Storm Size Modulates Tropical Cyclone Intensification Through an Oceanic Pathway in Global Oceans

storm size; sea surface cooling; tropical cyclone intensification; negative feedback; TC-active oceans

Session 6 - Tropical Cyclone-Ocean Interactions: From Weather to Climate Scales

Typical tropical cyclone (TC) attributes, including translation speed and intensity, have been demonstrated to affect TC intensification via modulating sea surface temperature (SST) cooling effect underneath TCs, while the effect of storm size is relatively less explored.

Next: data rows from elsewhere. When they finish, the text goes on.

$ cat src/rtl/spi_acc_pkg.sv
// Shared encodings for the SPI accelerator readback path: FSM states and half-word selects.
// Latency: none, definitions only.
// Backpressure: none, definitions only.
package spi_acc_pkg;

    typedef enum logic [3:0] {
        RB_IDLE      = 4'd0,
        RB_ENABLE    = 4'd1,
        RB_READ_REQ  = 4'd2,
        RB_READ_WAIT = 4'd3,
        RB_SEND_HI   = 4'd4,
        RB_SEND_LO   = 4'd5,
        RB_NEXT      = 4'd6,
        RB_END_DONE  = 4'd7,
        RB_SEND_CSUM = 4'd8
    } rb_state_e;

    localparam logic HALF_LO = 1'b0;
    localparam logic HALF_HI = 1'b1;

endpackage

$ cat src/rtl/spi_acc_tx_hs.sv
// Half-word holding register with a valid/ready handshake toward the SPI transmitter.
// Latency: a load presents its data as valid on the following cycle.
// Backpressure: valid and data hold until tx_rdy; a load on the firing cycle keeps valid up.
module spi_acc_tx_hs
#(
    parameter int DAT_W = 8
)
(
    input  logic             wb_clk,
    input  logic             wb_rst_n,
    input  logic             load,
    input  logic [DAT_W-1:0] load_dat,
    input  logic             tx_rdy,
    output logic             tx_vld,
    output logic [DAT_W-1:0] tx_dat,
    output logic             tx_fire
);

    assign tx_fire = tx_vld & tx_rdy;

    // The FSM only loads when the register is empty or firing, so data never changes under a stall.
    always_ff @(posedge wb_clk or negedge wb_rst_n) begin
        if (!wb_rst_n) begin
            tx_vld <= 1'b0;
            tx_dat <= '0;
        end else if (load) begin
            tx_vld <= 1'b1;
            tx_dat <= load_dat;
        end else if (tx_fire) begin
            tx_vld <= 1'b0;
        end
    end

endmodule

Using satellite-observed SST during 2004–2021, we examine the effect of storm size on TC-induced SST anomalies (SSTA) and TC intensification in global TC-active oceans (including the western north Pacific, eastern north Pacific, north Atlantic, southern Indian Ocean, and southern Pacific), and compare their inter-basin differences. In all basins, SSTA has the strongest correlation with 34-kt wind radius (R34), which is thus utilized as the representative storm size among various TC wind radii. Generally, large TCs generate stronger and more widespread SSTA than small TCs. Despite the same effect on prolonging residence time of TC winds, the effect of doubling R34 on SSTA is more profound than halving translation speed, due to more wind energy input into the upper ocean. This study further demonstrates that storm size regulates TC intensification through an oceanic pathway: large TCs induce stronger and more widespread SSTA, which reduces ocean’s enthalpy flux supply and thus suppresses TC intensification, as compared to small TCs (e.g., for Category 1-2 TCs in the western north Pacific, R34: 322 vs. 133 km; SSTA: -1.9 vs. -0.7 ℃; enthalpy flux: 686 vs. 420 W m^-2; TC intensification rate: 8.6 vs. -3.0 m s^-1 per 24-h). This modulating effect emerges in each basin, suggesting a globally consistent effect of storm size on TC intensification through an oceanic pathway. Small TCs, occupying weaker SST cooling and larger enthalpy flux, are more likely to undergo rapid intensification, with the probability of 1.1–1.8 times larger than large TCs in global TC-active oceans. Storm size varies greatly across global basins, and thus its effect on TC intensification through this oceanic pathway exhibits considerable inter-basin differences. The inter-basin difference in storm size partly contributes to the inter-basin difference in SSTA under same TC intensity. Our results suggest that accurately representing storm size in TC coupled models, can potentially improve cooling estimation and TC intensity prediction.